The first part of this document is the instructions for installing this
implementation of NQS for the first time.  Following that are the
instructions for upgrading to this version from the previous version of
NQS from Monsanto.  At the end is some information for NQS load
balancing and Version staging.

------------------------------------------------------------------------
Steps required to install NQS for the first time:

1.  Unload the save set.  It creates a directory tree called nqs-3.36.

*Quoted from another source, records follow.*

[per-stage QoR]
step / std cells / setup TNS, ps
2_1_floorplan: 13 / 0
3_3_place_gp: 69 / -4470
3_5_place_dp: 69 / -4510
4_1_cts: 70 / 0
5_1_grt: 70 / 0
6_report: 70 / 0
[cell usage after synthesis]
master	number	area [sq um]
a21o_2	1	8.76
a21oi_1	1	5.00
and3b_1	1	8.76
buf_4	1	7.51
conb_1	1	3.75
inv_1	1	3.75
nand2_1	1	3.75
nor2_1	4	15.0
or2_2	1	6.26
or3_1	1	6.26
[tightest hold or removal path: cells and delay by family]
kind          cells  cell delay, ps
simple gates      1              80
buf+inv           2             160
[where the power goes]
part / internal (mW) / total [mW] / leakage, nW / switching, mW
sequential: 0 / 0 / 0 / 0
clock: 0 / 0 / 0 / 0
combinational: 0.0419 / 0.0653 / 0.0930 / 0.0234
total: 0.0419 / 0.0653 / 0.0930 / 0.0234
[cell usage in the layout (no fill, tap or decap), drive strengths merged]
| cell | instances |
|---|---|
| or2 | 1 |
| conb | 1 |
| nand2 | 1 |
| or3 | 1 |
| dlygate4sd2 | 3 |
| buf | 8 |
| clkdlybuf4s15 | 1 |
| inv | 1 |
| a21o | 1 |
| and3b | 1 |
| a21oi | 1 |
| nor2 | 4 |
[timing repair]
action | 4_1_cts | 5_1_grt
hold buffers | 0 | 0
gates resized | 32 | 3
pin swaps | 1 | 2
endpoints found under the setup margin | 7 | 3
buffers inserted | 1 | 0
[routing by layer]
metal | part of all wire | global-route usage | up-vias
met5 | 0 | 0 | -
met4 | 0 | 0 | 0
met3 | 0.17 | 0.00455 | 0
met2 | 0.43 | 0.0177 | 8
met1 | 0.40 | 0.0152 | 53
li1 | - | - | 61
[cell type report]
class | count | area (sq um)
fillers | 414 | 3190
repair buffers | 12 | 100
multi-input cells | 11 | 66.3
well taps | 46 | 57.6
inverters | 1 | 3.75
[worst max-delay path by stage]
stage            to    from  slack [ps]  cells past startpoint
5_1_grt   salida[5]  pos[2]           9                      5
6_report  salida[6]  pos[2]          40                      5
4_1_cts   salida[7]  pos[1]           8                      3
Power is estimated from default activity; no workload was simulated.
$ cat flow/design.v
`timescale 1ns / 1ps
module REGISTER( input clock, resetn, pkt_valid, 
                 input [7:0] data_in,
                 input fifo_full, rst_int_reg, detect_add,
                 input lfd_state, ld_state, full_state, laf_state,
                 output reg [7:0] dout,
                 output reg parity_done, low_pkt_valid, err
                );
      reg [7:0] header, int_reg, internal_parity, external_parity;   
      always@(posedge clock)
      begin
        if(!resetn) begin
            header <= 0 ;
            dout <= 0;
            int_reg <= 0;
        end
        else if(detect_add && pkt_valid && (data_in[1:0]!=2'b11))
            header <= data_in;
        else if(lfd_state)
            dout <= header;
        else if(ld_state && !fifo_full)
            dout <= data_in;
        else if(ld_state && fifo_full)
            int_reg <= data_in;
        else if(laf_state)
            dout <= int_reg;
      end
      always@(posedge clock)
      begin
        if(!resetn)
            low_pkt_valid <= 0;
        else if(rst_int_reg)
            low_pkt_valid <= 0;
        else if(ld_state && !pkt_valid)
            low_pkt_valid <= 1;        
      end
      always@(posedge clock)
      begin
        if(!resetn)
            parity_done <= 0;
        else if(detect_add)
            parity_done <= 0;
        else if((ld_state && !fifo_full && !pkt_valid)||(laf_state && low_pkt_valid && !parity_done))
            parity_done <= 1;
      end
      always@(posedge clock)
      begin
        if(!resetn || detect_add)
            internal_parity <= 0;
        else if(lfd_state && pkt_valid)
            internal_parity <= internal_parity^header;
        else if(ld_state && pkt_valid && !fifo_full)
            internal_parity <= internal_parity^data_in;
        else
            internal_parity <= internal_parity;
      end
      always@(posedge clock)
      begin
        if(!resetn || detect_add)
            external_parity <= 0;
        else if((ld_state && !fifo_full && !pkt_valid)||(laf_state && low_pkt_valid && !parity_done))
            external_parity <= data_in;   
      end
      always@(posedge clock)
      begin
        if(!resetn)
            err <= 0;
        else if(parity_done)
        begin
            if(internal_parity == external_parity)
                err <= 0;
            else
                err <= 1; 
        end
        else
            err <= 0;
      end
endmodule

2.  As superuser cd to the proto directory and select the proper makefile
    for your architecture:

	Makefile.sgi		for Silicon Graphics IRIX 5.2
	Makefile.sgi4		for Silicon Graphics IRIX 4.0.5
	Makefile.ibm		for IBM RS6000s
	Makefile.hpux		for HP 9000s
	Makefile.ultrix		for Decstations.
	Makefile.solaris	for Suns running Solaris
	Makefile.sun		for Suns running SUNOS
	Makefile.decosf		for DEC Alpha

    Review the makefile to ensure that you understand what it is doing. 
    In particular, if you wish to install in "non-standard" locations, 
    you must make some modifications.

    Several environment variables are used throughout the installation.
    These are defined as follows:

    NQS_HOME
	This directory contains the NQS configuration file (nqs.config)
	that defines the rest of these environment variables to NQS. 
	By default, this directory is /usr/lib/nqs.  In a local network
	this directory can be shared by multiple heterogeneous nodes.
	This variable is not used in the Makefile, but see the note below.
    NQS_LIBEXE
	This directory contains the NQS daemon programs and administrative
	shell scripts.  By default, this directory is /usr/lib/nqs. In
	a local network, this directory can be shared by multiple 
	homogeneous nodes.
    NQS_NMAP
	This directory contains the NQS network mapping database.  This
	directory is only required by NQS.  No one needs to directly access
	it.  By default, this directory is /etc/nmap.  In a local network,
	this directory can be shared by multiple heterogeneous nodes.
    NQS_SPOOL
	This directory contains the NQS spool files and queue database.  This
	directory will contain around 1,000 i-nodes associated with NQS.  By
	default, this directory will be /usr/spool/nqs.  This directory
	must be private to each node that executes NQS.
    NQS_STAGE
	This directory contains the version of NQS to be installed the next
	time NQS is quiescent.  There is no default location.  In a local
        network, this directory can be shared by multiple homogenous nodes.
    NQS_USREXE
	This directory contains the NQS user interface and utility programs.
	This directory will be used by NQS users and must be in their
	search path.  By default, this directory is /usr/bin.  In a local
	network this directory can be shared by multiple homogeneous nodes.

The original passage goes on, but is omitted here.